-- WHAT THE EXERCISE ASKS --
Each line of the data below that holds the word "cycles" is to be reported in full.

-- RECORDS FOR PROCESSING --
`src/rtl/temp_pkg.sv`:
```
// Shared constants and FSM encoding for the temperature sampler slice.
// Latency: n/a (declarations only).
// Backpressure: n/a.
package temp_pkg;

    localparam int TEMP_W       = 16;
    localparam int TEMP_TIMEOUT = 15;
    localparam int NUM_CH       = 4;
    localparam int CH_W         = 2;

    localparam logic [CH_W-1:0] LAST_CH = CH_W'(NUM_CH - 1);

    typedef enum logic [1:0] {
        ST_IDLE = 2'd0,
        ST_REQ  = 2'd1,
        ST_WAIT = 2'd2,
        ST_DONE = 2'd3
    } state_t;

endpackage

```
`src/rtl/temp_sampler_if.sv`:
```
// Shared sensor bus: request strobe + channel out, response strobe + data back.
// Latency: n/a (wires only).
// Backpressure: none; the sensor answers with a single valid strobe per request.
interface temp_sampler_if #(
    parameter int W = temp_pkg::TEMP_W
) ();

    logic                       sens_req;
    logic [temp_pkg::CH_W-1:0]  sens_ch;
    logic                       sens_valid;
    logic [W-1:0]               sens_data;

    // Sampler side drives the request, sensor side drives the response.
    modport master (
        output sens_req,
        output sens_ch,
        input  sens_valid,
        input  sens_data
    );

    modport slave (
        input  sens_req,
        input  sens_ch,
        output sens_valid,
        output sens_data
    );

endinterface

```
`src/rtl/wait_timer.sv`:
```
// Counts WAIT cycles for one channel poll and flags the last allowed cycle.
// Latency: expired is combinational from the count; count updates on clk.
// Backpressure: none; clear has priority over enable, count saturates at TIMEOUT.
module wait_timer #(
    parameter int TIMEOUT = 15
) (
    input  logic clk,
    input  logic _rst,
    input  logic clear,
    input  logic enable,
    output logic expired
);

    localparam int TW = (TIMEOUT < 1) ? 1 : $clog2(TIMEOUT + 1);

    logic [TW-1:0] cnt;

    // Count elapsed WAIT cycles, holding at TIMEOUT so the counter never wraps.
    always_ff @(posedge clk or negedge _rst) begin
        if (!_rst) begin
            cnt <= '0;
        end else if (clear) begin
            cnt <= '0;
        end else if (enable && (cnt != TW'(TIMEOUT))) begin
            cnt <= cnt + TW'(1);
        end
    end

    // The count is zero in the first WAIT cycle, so TIMEOUT-1 marks the last one.
    assign expired = (cnt >= TW'(TIMEOUT - 1));

endmodule

```
`src/rtl/temp_sampler.sv`:
```
// Polls four temperature channels in turn over a shared sensor bus, one frame per start.
// Latency: 9 cycles start-to-frame_valid with immediate answers; 4*(1+TIMEOUT)+1 worst case.
// Backpressure: start is ignored while busy; a silent channel is skipped after TIMEOUT cycles.
module temp_sampler
    import temp_pkg::*;
#(
    parameter int W       = TEMP_W,
    parameter int TIMEOUT = TEMP_TIMEOUT
) (
    input  logic               clk,
    input  logic               _rst,
    input  logic               start,
    temp_sampler_if.master     sens,
    output logic [W-1:0]       temp1,
    output logic [W-1:0]       temp2,
    output logic [W-1:0]       temp3,
    output logic [W-1:0]       temp4,
    output logic               frame_valid,
    output logic               busy,
    output logic [NUM_CH-1:0]  err_mask
);

    state_t              state_q, state_d;
    logic [CH_W-1:0]     ch_q, ch_d;
    logic [NUM_CH-1:0]   err_q, err_d;
    logic [W-1:0]        temp_q [NUM_CH];

    logic                cap;
    logic                wait_done;
    logic                timer_clr;
    logic                timer_en;
    logic                timer_exp;

    logic                req_d, req_q;
    logic                fv_d, fv_q;
    logic                busy_d, busy_q;

    wait_timer #(
        .TIMEOUT (TIMEOUT)
    ) u_wait_timer (
        .clk     (clk),
        ._rst    (_rst),
        .clear   (timer_clr),
        .enable  (timer_en),
        .expired (timer_exp)
    );

    // State, channel index, error mask and the strobe outputs all live in flops.
    always_ff @(posedge clk or negedge _rst) begin
        if (!_rst) begin
            state_q <= ST_IDLE;
            ch_q    <= '0;
            err_q   <= '0;
            req_q   <= 1'b0;
            fv_q    <= 1'b0;
            busy_q  <= 1'b0;
        end else begin
            state_q <= state_d;
            ch_q    <= ch_d;
            err_q   <= err_d;
            req_q   <= req_d;
            fv_q    <= fv_d;
            busy_q  <= busy_d;
        end
    end

    // Next state: a response beats a simultaneous timeout, and either one ends the poll.
    always_comb begin
        state_d   = state_q;
        ch_d      = ch_q;
        err_d     = err_q;
        cap       = 1'b0;
        wait_done = 1'b0;
        timer_clr = 1'b0;
        timer_en  = 1'b0;
        case (state_q)
            ST_IDLE: begin
                if (start) begin
                    ch_d    = '0;
                    err_d   = '0;
                    state_d = ST_REQ;
                end
            end
            ST_REQ: begin
                timer_clr = 1'b1;
                state_d   = ST_WAIT;
            end
            ST_WAIT: begin
                timer_en = 1'b1;
                if (sens.sens_valid) begin
                    cap       = 1'b1;
                    wait_done = 1'b1;
                end else if (timer_exp) begin
                    err_d[ch_q] = 1'b1;
                    wait_done   = 1'b1;
                end
                if (wait_done) begin
                    if (ch_q == LAST_CH) begin
                        state_d = ST_DONE;
                    end else begin
                        ch_d    = ch_q + CH_W'(1);
                        state_d = ST_REQ;
                    end
                end
            end
            ST_DONE: begin
                state_d = ST_IDLE;
            end
            default: begin
                state_d = ST_IDLE;
            end
        endcase
    end

    // Outputs are decoded from the next state so they line up with the registered state.
    always_comb begin
        req_d  = (state_d == ST_REQ);
        fv_d   = (state_d == ST_DONE);
        busy_d = (state_d != ST_IDLE);
    end

    // Readings are stored as-is; only an accepted response in WAIT writes a slot.
    always_ff @(posedge clk or negedge _rst) begin
        if (!_rst) begin
            for (int i = 0; i < NUM_CH; i++) begin
                temp_q[i] <= '0;
            end
        end else if (cap) begin
            temp_q[ch_q] <= sens.sens_data;
        end
    end

    assign sens.sens_req = req_q;
    assign sens.sens_ch  = ch_q;
    assign temp1         = temp_q[0];
    assign temp2         = temp_q[1];
    assign temp3         = temp_q[2];
    assign temp4         = temp_q[3];
    assign frame_valid   = fv_q;
    assign busy          = busy_q;
    assign err_mask      = err_q;

endmodule

```
`src/flat_wrapper.sv`:
```
// flat-port wrapper written by rule: the top's interface ports become plain ports
module temp_sampler_flat import temp_pkg::*;
#(
    parameter int W       = TEMP_W,
    parameter int TIMEOUT = TEMP_TIMEOUT
)
  (clk, _rst, start, temp1, temp2, temp3, temp4, frame_valid, busy, err_mask, sens_sens_req, sens_sens_ch, sens_sens_valid, sens_sens_data);
  temp_sampler_if #(.W(W)) sens_i ();
  input  logic clk;
  input  logic _rst;
  input  logic start;
  output logic [W-1:0] temp1;
  output logic [W-1:0] temp2;
  output logic [W-1:0] temp3;
  output logic [W-1:0] temp4;
  output logic frame_valid;
  output logic busy;
  output logic [NUM_CH-1:0] err_mask;
  output wire logic [$bits(sens_i.sens_req)-1:0] sens_sens_req;
  output wire logic [$bits(sens_i.sens_ch)-1:0] sens_sens_ch;
  input wire logic [$bits(sens_i.sens_valid)-1:0] sens_sens_valid;
  input wire logic [$bits(sens_i.sens_data)-1:0] sens_sens_data;
  assign sens_sens_req = sens_i.sens_req;
  assign sens_sens_ch = sens_i.sens_ch;
  assign sens_i.sens_valid = sens_sens_valid;
  assign sens_i.sens_data = sens_sens_data;
  temp_sampler #(.W(W), .TIMEOUT(TIMEOUT)) u_core (.clk(clk), ._rst(_rst), .start(start), .sens(sens_i), .temp1(temp1), .temp2(temp2), .temp3(temp3), .temp4(temp4), .frame_valid(frame_valid), .busy(busy), .err_mask(err_mask));
endmodule
```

-- OUTPUT FOR THIS EXERCISE --
// Counts WAIT cycles for one channel poll and flags the last allowed cycle.
    // Count elapsed WAIT cycles, holding at TIMEOUT so the counter never wraps.
// Latency: 9 cycles start-to-frame_valid with immediate answers; 4*(1+TIMEOUT)+1 worst case.
// Backpressure: start is ignored while busy; a silent channel is skipped after TIMEOUT cycles.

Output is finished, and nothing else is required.